> _AIM OF THE EXERCISE_
Nothing but the lines from the one containing "buffers | 92 | 0 |" through the one containing "4_1_cts: 0.007351 / -0.004637 / 0.1234", both included, should be given again, each exactly as written below.

>>>>

<file path="config.mk">
export PLATFORM = sky130hd
export DESIGN_NAME = dual_irq_ctrl
export DESIGN_NICKNAME = d
export VERILOG_FILES = /design/src/rtl/irqc_pkg.sv /design/src/rtl/irqc_lowest_enc.sv /design/src/rtl/irqc_target.sv /design/src/rtl/dual_irq_ctrl.sv
export SDC_FILE = /design/constraint.sdc
export NUM_CORES = 1
export LEC_CHECK = 0
export BUFFER_PORTS_ARGS = -buffer_cell sky130_fd_sc_hd__buf_2
export CAP_MARGIN = 20
export CORE_MARGIN = 5
export CORE_UTILIZATION = 45
export CTS_CLUSTER_DIAMETER = 120
export DETAILED_ROUTE_END_ITERATION = 12
export PLACE_DENSITY = 0.66
export SLEW_MARGIN = 25
export SYNTH_ARGS = -nofsm -noshare
export SYNTH_HDL_FRONTEND = slang
export SYNTH_SLANG_ARGS = --single-unit
</file>
<file path="constraint.sdc">
create_clock -name clk -period 2.3 [get_ports clk]
set_input_delay 0.115 -clock clk [delete_from_list [all_inputs] [get_ports clk]]
set_output_delay 0.115 -clock clk [all_outputs]
set_load 0.1 [all_outputs]
</file>
<file path="src/rtl/irqc_pkg.sv">
package irqc_pkg;

  typedef enum logic [0:0] {
    REG_CAUSE = 1'b0,
    REG_MASK  = 1'b1
  } reg_kind_e;

  localparam int unsigned TGT_STRIDE = 8;
  localparam int unsigned MASK_SKEW  = 4;

  function automatic int unsigned reg_offset(input int unsigned tgt, input reg_kind_e kind);
    return tgt * TGT_STRIDE + ((kind == REG_MASK) ? MASK_SKEW : 0);
  endfunction

endpackage

</file>
<file path="src/rtl/irqc_lowest_enc.sv">
module irqc_lowest_enc #(
  parameter int NUM_SRC = 32,
  localparam int IDX_W = $clog2(NUM_SRC)
) (
  input  logic [NUM_SRC-1:0] vec_i,
  output logic [IDX_W-1:0]   idx_o,
  output logic               valid_o
);

  function automatic logic [IDX_W-1:0] first_set(input logic [NUM_SRC-1:0] v);
    logic [IDX_W-1:0] r;
    r = '0;
    for (int i = NUM_SRC - 1; i >= 0; i--) begin
      if (v[i]) r = IDX_W'(i);
    end
    return r;
  endfunction

  assign idx_o   = first_set(vec_i);
  assign valid_o = |vec_i;

endmodule

</file>
<file path="src/rtl/irqc_target.sv">
module irqc_target #(
  parameter int NUM_SRC = 32,
  localparam int IDX_W = $clog2(NUM_SRC)
) (
  input  logic               clk,
  input  logic               rst_n,
  input  logic [NUM_SRC-1:0] src_i,
  input  logic               cause_we,
  input  logic               mask_we,
  input  logic [NUM_SRC-1:0] wdata,
  output logic [NUM_SRC-1:0] cause_o,
  output logic [NUM_SRC-1:0] mask_o,
  output logic               irq_o,
  output logic [IDX_W-1:0]   idx_o,
  output logic               valid_o
);

  logic [NUM_SRC-1:0] cause_q, mask_q;
  logic [NUM_SRC-1:0] ack_vec;
  logic [NUM_SRC-1:0] pend_vec;
  logic               enc_valid;

  function automatic logic [NUM_SRC-1:0] next_cause(
    input logic [NUM_SRC-1:0] cur,
    input logic [NUM_SRC-1:0] ack,
    input logic [NUM_SRC-1:0] set
  );
    return (cur & ~ack) | set;
  endfunction

  assign ack_vec  = cause_we ? wdata : '0;
  assign pend_vec = cause_q & mask_q;

  always_ff @(posedge clk or negedge rst_n) begin
    if (!rst_n) begin
      cause_q <= '0;
      mask_q  <= '0;
    end else begin
      cause_q <= next_cause(cause_q, ack_vec, src_i);
      if (mask_we) mask_q <= wdata;
    end
  end

  irqc_lowest_enc #(.NUM_SRC(NUM_SRC)) u_enc (
    .vec_i   (pend_vec),
    .idx_o   (idx_o),
    .valid_o (enc_valid)
  );

  assign valid_o = enc_valid;
  assign irq_o   = |pend_vec;
  assign cause_o = cause_q;
  assign mask_o  = mask_q;

  assert_capture_R3: assert property (@(posedge clk) disable iff (!rst_n)
    1'b1 |=> ((cause_q & $past(src_i)) == $past(src_i)));

  assert_w1c_R4: assert property (@(posedge clk) disable iff (!rst_n)
    cause_we |=> ((cause_q & $past(wdata & ~src_i)) == '0));

  assert_keep_R4: assert property (@(posedge clk) disable iff (!rst_n)
    !cause_we |=> ((cause_q & $past(cause_q)) == $past(cause_q)));

  assert_irq_matches_enc_R6: assert property (@(posedge clk) disable iff (!rst_n)
    irq_o == enc_valid);

  assert_lowest_R7: assert property (@(posedge clk) disable iff (!rst_n)
    enc_valid |-> (pend_vec[idx_o] &&
                   ((pend_vec & ~({NUM_SRC{1'b1}} << idx_o)) == '0)));

  assert_mask_load_R9: assert property (@(posedge clk) disable iff (!rst_n)
    mask_we |=> (mask_q == $past(wdata)));

endmodule

</file>
<file path="src/rtl/dual_irq_ctrl.sv">
module dual_irq_ctrl #(
  parameter int NUM_SRC = 32,
  parameter int ADDR_W  = 8,
  localparam int NUM_TGT = 2,
  localparam int IDX_W = $clog2(NUM_SRC)
) (
  input  logic               clk,
  input  logic               rst_n,
  input  logic [NUM_SRC-1:0] src_i,
  input  logic               wr_en,
  input  logic               rd_en,
  input  logic [ADDR_W-1:0]  addr,
  input  logic [NUM_SRC-1:0] wdata,
  output logic [NUM_SRC-1:0] rdata,
  output logic [NUM_TGT-1:0] irq_o,
  output logic [IDX_W-1:0]   tgt0_idx,
  output logic               tgt0_valid,
  output logic [IDX_W-1:0]   tgt1_idx,
  output logic               tgt1_valid
);
  import irqc_pkg::*;

  logic [NUM_TGT-1:0]               cause_hit, mask_hit;
  logic [NUM_TGT-1:0][NUM_SRC-1:0]  cause_v, mask_v;
  logic [NUM_TGT-1:0][IDX_W-1:0]    idx_v;
  logic [NUM_TGT-1:0]               valid_v;
  logic                             any_hit;

  for (genvar t = 0; t < NUM_TGT; t++) begin : g_tgt
    assign cause_hit[t] = (addr == ADDR_W'(reg_offset(t, REG_CAUSE)));
    assign mask_hit[t]  = (addr == ADDR_W'(reg_offset(t, REG_MASK)));

    irqc_target #(.NUM_SRC(NUM_SRC)) u_tgt (
      .clk      (clk),
      .rst_n    (rst_n),
      .src_i    (src_i),
      .cause_we (wr_en & cause_hit[t]),
      .mask_we  (wr_en & mask_hit[t]),
      .wdata    (wdata),
      .cause_o  (cause_v[t]),
      .mask_o   (mask_v[t]),
      .irq_o    (irq_o[t]),
      .idx_o    (idx_v[t]),
      .valid_o  (valid_v[t])
    );
  end

  assign any_hit = |{cause_hit, mask_hit};

  always_comb begin
    rdata = '0;
    if (rd_en) begin
      for (int t = 0; t < NUM_TGT; t++) begin
        if (cause_hit[t]) rdata = cause_v[t];
        if (mask_hit[t])  rdata = mask_v[t];
      end
    end
  end

  assign tgt0_idx   = idx_v[0];
  assign tgt0_valid = valid_v[0];
  assign tgt1_idx   = idx_v[1];
  assign tgt1_valid = valid_v[1];

  assert_unmapped_read_R2: assert property (@(posedge clk) disable iff (!rst_n)
    (rd_en && !any_hit) |-> (rdata == '0));

  assert_one_hit_R2: assert property (@(posedge clk) disable iff (!rst_n)
    $onehot0({cause_hit, mask_hit}));

  assert_reset_quiet_R1: assert property (@(posedge clk)
    !rst_n |-> (irq_o == '0 && !tgt0_valid && !tgt1_valid));

endmodule

</file>
* Word level (Yosys, flattened, before mapping)
Index checks and enable logic that the tools add are counted.
** Word-level totals
- Memory bits (writable) :: 0
- Memories :: 0
- Bits of input ports :: 76
- Output and inout port bits :: 46
- Bits in latches :: 0
- Bits in registers :: 128
- Logic and storage cells :: 93
- ROM bits :: 0
** Operators by class
- Shift operators :: 0
- Add/subtract/negate cells :: 0
- Reductions and logical operators :: 3
- $mul :: 0
- $lt $le $gt $ge :: 0
- Bitwise gates (word level) :: 12
- Div/mod/pow operators :: 0
- Eq/ne operators :: 3
- Muxes and demuxes :: 71
** Operators by type and width (count)
- $mux 5 :: 64
- $mux 32 :: 7
- $and 32x32->32 :: 4
- $not 32->32 :: 2
- $or 32x32->32 :: 2
- $reduce_or 32->1 :: 2
- $eq 8x4->1 const B :: 2
- $eq 8x3->1 const B :: 1
- $logic_not 8->1 :: 1
- $and 1x1->1 :: 4

* Logic depth before layout (Yosys ltp)
Gate-level depths: netlist (run 1).
- Depth after elaboration :: 33
- Gate-level depth with buffers :: 7
- Depth with buffers taken out :: 5

* Modules after synthesis
Synthesis (run 1) repeated with hierarchy kept, for this count alone.
** Second synthesis, totals
- Cell total of the unflattened synthesis :: 645
- Area, all modules :: 7284.5 sq um
** By module, submodules not included
- irqc_target :: sequential area each 1601.5 sq um, cells an instance 212, instances 2, area each 2647.5 sq um
- dual_irq_ctrl :: sequential area each 0.0 sq um, cells an instance 91, instances 1, area each 1218.7 sq um
- irqc_lowest_enc :: sequential area each 0.0 sq um, cells an instance 65, instances 2, area each 385.4 sq um

* Worst setup path before layout (run 1)
Ideal clock, no wire load.
- Path kind :: reg2out
- Start :: reg g_tgt[1].u_tgt.mask_q[24]
- End :: out tgt1_idx[2]
- Arrival time :: 3.313 ns
- Path buffers :: 0
- Slack :: -1.128 ns
- Stages on the path, launching flop included :: 6
- Data required time :: 2.185 ns
- Cells stage by stage :: dfrtp_1 a22oi_1 o211ai_1 a21oi_1 o21bai_1 a311oi_1
** On the way
- Word-level cells in the longest chain between the ends :: 26
** RTL lines
- from (decl) :: line irqc_target.sv:18 : logic [NUM_SRC-1:0] cause_q, mask_q;
- from (signal assigned) :: line irqc_target.sv:40 : if (mask_we) mask_q <= wdata;
- $and 32x32->32 :: line irqc_target.sv:32 : assign pend_vec = cause_q & mask_q;
- $mux 5 (25 in a row) :: line irqc_lowest_enc.sv:14 : if (v[i]) r = IDX_W'(i);
- to (decl) :: line dual_irq_ctrl.sv:18 : output logic [IDX_W-1:0] tgt1_idx,
Every way passes these cells.

* Worst setup path in the final report (run 1)
- Start :: reg g_tgt[1].u_tgt.mask_q[17]
- End :: out tgt1_idx[2]
** On the way
- Word-level cells in the longest chain between the ends :: 19
** RTL lines (line)
- $and 32x32->32 :: irqc_target.sv:32
- $mux 5 (18 in a row) :: irqc_lowest_enc.sv:14
Every way passes these cells.

==> results.sh, run 1 <==
export IMPL_outcome="finished, final reports clean"
export IMPL_clkTransAtPathRegs_ns=0.06
export IMPL_gr_usage_all_layers_pct=24.74
export IMPL_drive_above_1_share_pct=40.95
export IMPL_synth_top_area_share_pct=44.32
export IMPL_hold_viol=0
export IMPL_gp_congestion=0.8906
export IMPL_ys_seq_area_share_pct=44.32
export IMPL_worst_setup_path_end_kind="output port"
export IMPL_post_route_util_pct=66.87
export IMPL_ys_warn_count=0
export IMPL_area_growth_syn_to_layout_pct=46.45
export IMPL_cts_buffer_depth=2
export IMPL_antennaDiodeCount=0
export IMPL_initialDrtViolationCount=577
export IMPL_drcViolationCount=0
export IMPL_start_util_pct=45.66
export IMPL_synth_top_cells_by_area="dfrtp_1, mux2_4, mux4_2"
export IMPL_criticalPathCategory="reg -> out"
export IMPL_fin_tns_setup_ns=0
export IMPL_vias=6230
export IMPL_cp_startpoint="g_tgt[1].u_tgt.mask_o[17]"
export IMPL_cts_sinks=128
export IMPL_slew_headroom_pct=56.30
export IMPL_cts_root_buf="clkbuf_16"
export IMPL_worstSkewPairLatency_ns=0.42
export IMPL_crit_arrival_ns=2.18
export IMPL_synth_distinct_cells=46
export IMPL_antenna_found_initial=0
export IMPL_hp_class="in -> async"
export IMPL_fin_area_um2=10580
export IMPL_ir_drop_mv=1.022
export IMPL_syn_inst=590
export IMPL_critPathRequiredTime_ns=2.18
export IMPL_leakagePower_nw=4.347
export IMPL_syn_cell_area_um2=7227
export IMPL_io_buffers=121
export IMPL_r2r_start="g_tgt[0].u_tgt.cause_o[4]"
export IMPL_nNetsFinal=908
export IMPL_finalCriticalPeriod_ns=2.294
export IMPL_yosysTopAreaCell="dfrtp_1"
export IMPL_grt_overflow_total=0
export IMPL_dpl_cell_count=915
export IMPL_first_global_vias=6516
export IMPL_cts_tree="done"
export IMPL_post_dp_cell_area_um2=8597
export IMPL_rows=46
export IMPL_synthFlopType="dfrtp_1"
export IMPL_fmax_mhz=436.0
export IMPL_synth_fp_nets=666
export IMPL_drv_slew=0
export IMPL_cp_max_fo=4
export IMPL_final_cell_count_no_fill=1061
export IMPL_core_um2=15830
export IMPL_ant_nets=0
export IMPL_grt_max_degree=65
export IMPL_wl_per_cell_um=21.53
export IMPL_wl_um=22840
export IMPL_r2r_slack_ns=0.94
export IMPL_max_cap_violations=0
export IMPL_r2r_cells=3
export IMPL_die_h_um=136.7
export IMPL_viasPerCell=5.872
export IMPL_syn_avg_cell_area_um2=12.25
export IMPL_synth_seq_cells=128
export IMPL_synth_edf_count=0
export IMPL_worst_slew_pin_slew_ns=0.6555
export IMPL_numCtsBuffers=17
export IMPL_ctsHtreeMaxLevel=4
export IMPL_power_density_nw_per_um2=704.6
export IMPL_rsz0062_at_grt="yes"
export IMPL_synthArstFlopShare_pct=100.0
export IMPL_fin_skew_ns=0
export IMPL_hpwl_um=15300
export IMPL_setup_viol_count_final=0
export IMPL_drtPass1Iterations=6
export IMPL_rr_endpoint="g_tgt[0].u_tgt.cause_o[4]"
export IMPL_ios=122
export IMPL_die_area_um2=18690
export IMPL_cp_start_kind="flop"
export IMPL_grt_pass1_wl_um=35260
export IMPL_dieWidth_um=136.7
export IMPL_period_share_pct=99.72
what timing repair did:
| item | CTS | global route |
|---|---|---|
| pin swaps | 12 | 14 |
| gates resized for setup | 31 | 40 |
| hold endpoints to repair | 255 | 0 |
| hold buffers | 92 | 0 |
| setup buffers | 10 | 12 |
| endpoints found under the setup margin | 13 | 14 |
through the flow:
stage / total power [W] / setup WS [ns] / hold slack (ns)
2_1_floorplan: 0.003697 / -0.1803 / -0.1806
3_3_place_gp: 0.004229 / 0.2136 / 0.01843
3_5_place_dp: 0.004245 / 0.1495 / 0.01951
4_1_cts: 0.007351 / -0.004637 / 0.1234
5_1_grt: 0.007696 / -0.04813 / 0.1555
6_report: 0.007458 / 0.006357 / 0.1296
cell type report:
| type | count | area (µm²) |
|---|---|---|
| Clock buffer | 19 | 452.9 |
| Clock inverter | 13 | 185.2 |
| Multi-Input combinational cell | 430 | 3944 |
| Timing Repair Buffer | 253 | 2514 |
| Sequential cell | 128 | 3211 |
| Fill cell | 1128 | 5244 |
| Tap cell | 216 | 270.3 |
| Inverter | 2 | 7.507 |
synth_stat cells, types with 8 or more instances:
cell type / count
and3_1: 31
a22o_1: 14
dfrtp_1: 128
nand2_1: 107
o21ai_0: 9
mux2_4: 60
nand3_1: 12
nor2_1: 8
a21o_1: 64
a21oi_1: 12
a22oi_1: 19
clkbuf_1: 9
mux4_2: 32
worst max-delay path by stage:
stage	to	slack, ns	depth (start not counted)
2_1_floorplan	tgt1_idx[2]	-0.18	5
3_3_place_gp	g_tgt[1].u_tgt.mask_o[0]	0.21	7
3_5_place_dp	g_tgt[1].u_tgt.mask_o[0]	0.15	7
4_1_cts	tgt1_idx[0]	-0.005	6
5_1_grt	tgt0_idx[1]	-0.05	6
6_report	tgt1_idx[2]	0.006	6
layer usage:
layer | track usage, % | wire length (µm)
met5 | 0 | 0
met1 | 31.36 | 9152
met4 | 9.071 | 701
met3 | 5.919 | 1637
met2 | 41.29 | 11350
kinds of logic after synthesis:
family / Yosys count / share of synthesized area (%)
AOI/OAI and AO/OA: 151 / 15.77
and+or+nand+nor: 183 / 12.50
buffers and inverters: 32 / 4.346
DFF: 128 / 44.32
muxes: 96 / 23.06
report_power, final:
part	switching [W]	total (W)	internal (W)
Combinational	0.00135	0.00218	0.000829
Clock	0.00103	0.00289	0.00187
Sequential	0.0000712	0.00238	0.00231
state kept, by name, indices dropped and copies added (netlist names):
register	count
g_tgt.u_tgt.cause_o	64
g_tgt.u_tgt.mask_o	64
layout by cell type, fill, tap and decap left out, drive strengths merged, types with 3 or more instances in the layout:
| master | netlist | routed |
|---|---|---|
| buf | 21 | 160 |
| dfrtp | 128 | 128 |
| nand2 | 107 | 107 |
| dlygate4sd3 | 0 | 92 |
| a21o | 64 | 64 |
| mux2 | 64 | 64 |
| and3 | 33 | 33 |
| mux4 | 32 | 32 |
| clkbuf | 9 | 20 |
| a22oi | 19 | 19 |
| a22o | 14 | 14 |
| nand3 | 13 | 13 |
| a21oi | 12 | 12 |
| nor2 | 10 | 10 |
| o21ai | 9 | 9 |
| and2 | 6 | 6 |
| a32o | 5 | 5 |
| clkinvlp | 0 | 5 |
| bufinv | 0 | 4 |
| nor2b | 4 | 4 |
| a32oi | 4 | 4 |
| o211ai | 3 | 3 |
| a222oi | 3 | 3 |
| inv | 2 | 3 |
| a221oi | 3 | 3 |
| nor3 | 3 | 3 |
| clkinv | 0 | 3 |
worst max-delay path: stages (launching register included):
cell       delay, ns
dfrtp_1         0.43
a22oi_2         0.29
nand2_2         0.12
a21oi_2         0.13
o21bai_1        0.09
a311oi_2        0.41
clkbuf_16       0.28
No activity file was read; power rests on OpenSTA's default activity.
==> run 2, diff against run 1 <==
==> constraint.sdc (replaced) <==
create_clock -name clk -period 2.61 [get_ports clk]
set_input_delay 0.1305 -clock clk [delete_from_list [all_inputs] [get_ports clk]]
set_output_delay 0.1305 -clock clk [all_outputs]
set_load 0.1 [all_outputs]
==> run 2 against run 1 <==
Against the previous run:
- via count down 5.1%
- design area is 7.7% lower
- global-route usage down 1.4 points
- critical path depth stayed put
- largest power group unchanged
==> results.sh, run 2 (same netlist as run 1, synthesis figures left out) <==
export IMPL_outcome="finished, final reports clean"
export IMPL_wl_per_cell_um=20.96
export IMPL_io_buffers=121
export IMPL_rows=46
export IMPL_ir_drop_mv=0.6220
export IMPL_grt_overflow_total=0
export IMPL_die_area_um2=18690
export IMPL_start_util_pct=45.66
export IMPL_final_common_cell="dfrtp_1"
export IMPL_fmax_mhz=391.3
export IMPL_setup_slack_ns=0.05472
export IMPL_period_share_pct=97.90
export IMPL_worst_setup_path_end_kind="output port"
export IMPL_drv_slew=0
export IMPL_critPathRequiredTime_ns=2.48
export IMPL_top_layer="met4"
export IMPL_initialDrtViolationCount=451
export IMPL_antennaDiodeCount=0
export IMPL_final_cell_mix="dfrtp_1, nand2_1, buf_2"
export IMPL_power_w=0.006191
export IMPL_fin_skew_ns=0
export IMPL_numCtsBuffers=17
export IMPL_viasPerCell=5.894
export IMPL_cts_sinks=128
export IMPL_core_um2=15830
export IMPL_slew_headroom_pct=56.64
export IMPL_cp_start_kind="flop"
export IMPL_setup_viol_count_final=0
export IMPL_nNetsFinal=853
export IMPL_whs_ns=0.006047
export IMPL_first_global_vias=6090
export IMPL_antenna_found_initial=0
export IMPL_grt_max_degree=62
export IMPL_crit_arrival_ns=2.42
export IMPL_cts_setup_buffers=0
export IMPL_cts_tree="done"
export IMPL_die_h_um=136.7
export IMPL_hpwl_um=14960
export IMPL_worstSkewPairLatency_ns=0.42
export IMPL_cts_buffer_depth=2
export IMPL_cp_max_fo=4
export IMPL_wl_met1_um=8748
export IMPL_route_met3_wl_um=1512
export IMPL_criticalPathCategory="reg -> out"
export IMPL_max_cap_violations=0
export IMPL_wl_um=21020
export IMPL_drive_above_1_share_pct=35.45
export IMPL_nFillCells=1188
export IMPL_area_growth_syn_to_layout_pct=35.13
export IMPL_clkTransAtPathRegs_ns=0.06
export IMPL_gr_usage_all_layers_pct=23.35
export IMPL_hp_class="in -> reg"
export IMPL_leakagePower_nw=4.095
export IMPL_wl_met2_um=10070
export IMPL_gp_congestion=0.9174
export IMPL_hold_viol=0
export IMPL_fin_tns_setup_ns=0
export IMPL_ant_nets=0
export IMPL_dieWidth_um=136.7
export IMPL_drcViolationCount=0
export IMPL_vias=5912
export IMPL_power_density_nw_per_um2=634.0
export IMPL_ios=122
export IMPL_drtPass1Iterations=5
export IMPL_worst_slew_pin_slew_ns=0.6503
export IMPL_cts_root_buf="clkbuf_16"
export IMPL_dp_slack_ns=0.3032
export IMPL_grt_pass1_wl_um=33350
export IMPL_finalCriticalPeriod_ns=2.555
export IMPL_ctsHtreeMaxLevel=4
==> run 2: cell types whose count changed in the layout (fill, tap and decap cells not counted), sizes merged, moves of 3 or more <==
cell and change:
dlygate4sd3 -31, buf -25, clkbuf +7, clkinvlp -4, clkinv -3
==> run 2: critical path, cell delays in order (launching register included) <==
cell      delay [ns]
dfrtp_1         0.38
nand2_1         0.15
a32o_1          0.31
a211oi_1        0.27
o21ai_0         0.18
a21oi_1         0.24
buf_2           0.48
==> run 2: report_power, final <==
part	total [W]	switching (W)	internal, W
clock network	0.00251	0.000846	0.00166
registers	0.00209	0.0000584	0.00203
logic	0.00159	0.00110	0.000486
==> run 2: final timing paths <==
path | cells after the start | slack, ns | endpoint | start
worst max-delay path | 6 | 0.05 | tgt0_idx[0] | g_tgt[0].u_tgt.mask_o[13]
worst min-delay path | 2 | 0.006 | g_tgt[1].u_tgt.mask_o[12] | wdata[12]
worst max register to register | 1 | 1.76 | g_tgt[0].u_tgt.mask_o[29] | g_tgt[0].u_tgt.mask_o[29]
worst min register to register | 1 | 0.51 | g_tgt[0].u_tgt.cause_o[6] | g_tgt[0].u_tgt.cause_o[6]
max in group asynchronous | 3 | 1.58 | g_tgt[0].u_tgt.cause_o[30] | rst_n
min in group asynchronous | 2 | 0.27 | g_tgt[1].u_tgt.cause_o[17] | rst_n
==> run 2: per-stage QoR <==
stage	util [%]	cell area (µm²)	std cells
after floorplan	-	7248	590
after global placement	53.60	8483	913
after detailed placement	53.60	8483	913
after CTS	61.45	9727	1003
after global routing	61.70	9766	1003
final	61.70	9766	1003
==> run 2: per-layer routing <==
metal	up-vias	GRT usage (%)
li1	2607	-
met1	3005	30.64
met2	257	37.05
met3	43	5.184
met4	0	10.75
met5	-	0
==> run 2: final cells by class <==
| class | count | area [µm²] | share of cell area (%) |
|---|---|---|---|
| clock buffers | 25 | 525.5 | 5.381 |
| clock inverters | 4 | 97.59 | 0.9994 |
| inverters | 2 | 7.507 | 0.07687 |
| multi-input cells | 430 | 3760 | 38.50 |
| flip-flops and latches | 128 | 3203 | 32.80 |
| well taps | 216 | 270.3 | 2.767 |
| repair buffers | 198 | 1902 | 19.47 |
==> run 2: repair_timing <==
item / in CTS / in global routing
pin swaps: 0 / 1
gates resized for setup: 3 / 11
endpoints found under the setup margin: 2 / 10
hold buffers: 61 / 0
hold endpoints to repair: 161 / 0
==> run 3, diff against run 2 <==
--- a/config.mk
+++ b/config.mk
@@ -11,7 +11,7 @@
 export CORE_UTILIZATION = 45
 export CTS_CLUSTER_DIAMETER = 120
 export DETAILED_ROUTE_END_ITERATION = 12
-export PLACE_DENSITY = 0.66
+export PLACE_DENSITY = 0.77
 export SLEW_MARGIN = 25
 export SYNTH_ARGS = -nofsm -noshare
 export SYNTH_HDL_FRONTEND = slang
==> run 3 against run 2 <==
Against the previous run:
- the run now ends with negative setup slack left
- final cell count rose by 1.5%
- largest cell class unchanged
- register-to-register slack got worse by 0.41 ns
- clock skew did not move
- utilization grew 0.73 points
- design area is 1.2% higher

<<<<

> _ANSWER TO THIS PROBLEM_
| hold buffers | 92 | 0 |
| setup buffers | 10 | 12 |
| endpoints found under the setup margin | 13 | 14 |
through the flow:
stage / total power [W] / setup WS [ns] / hold slack (ns)
2_1_floorplan: 0.003697 / -0.1803 / -0.1806
3_3_place_gp: 0.004229 / 0.2136 / 0.01843
3_5_place_dp: 0.004245 / 0.1495 / 0.01951
4_1_cts: 0.007351 / -0.004637 / 0.1234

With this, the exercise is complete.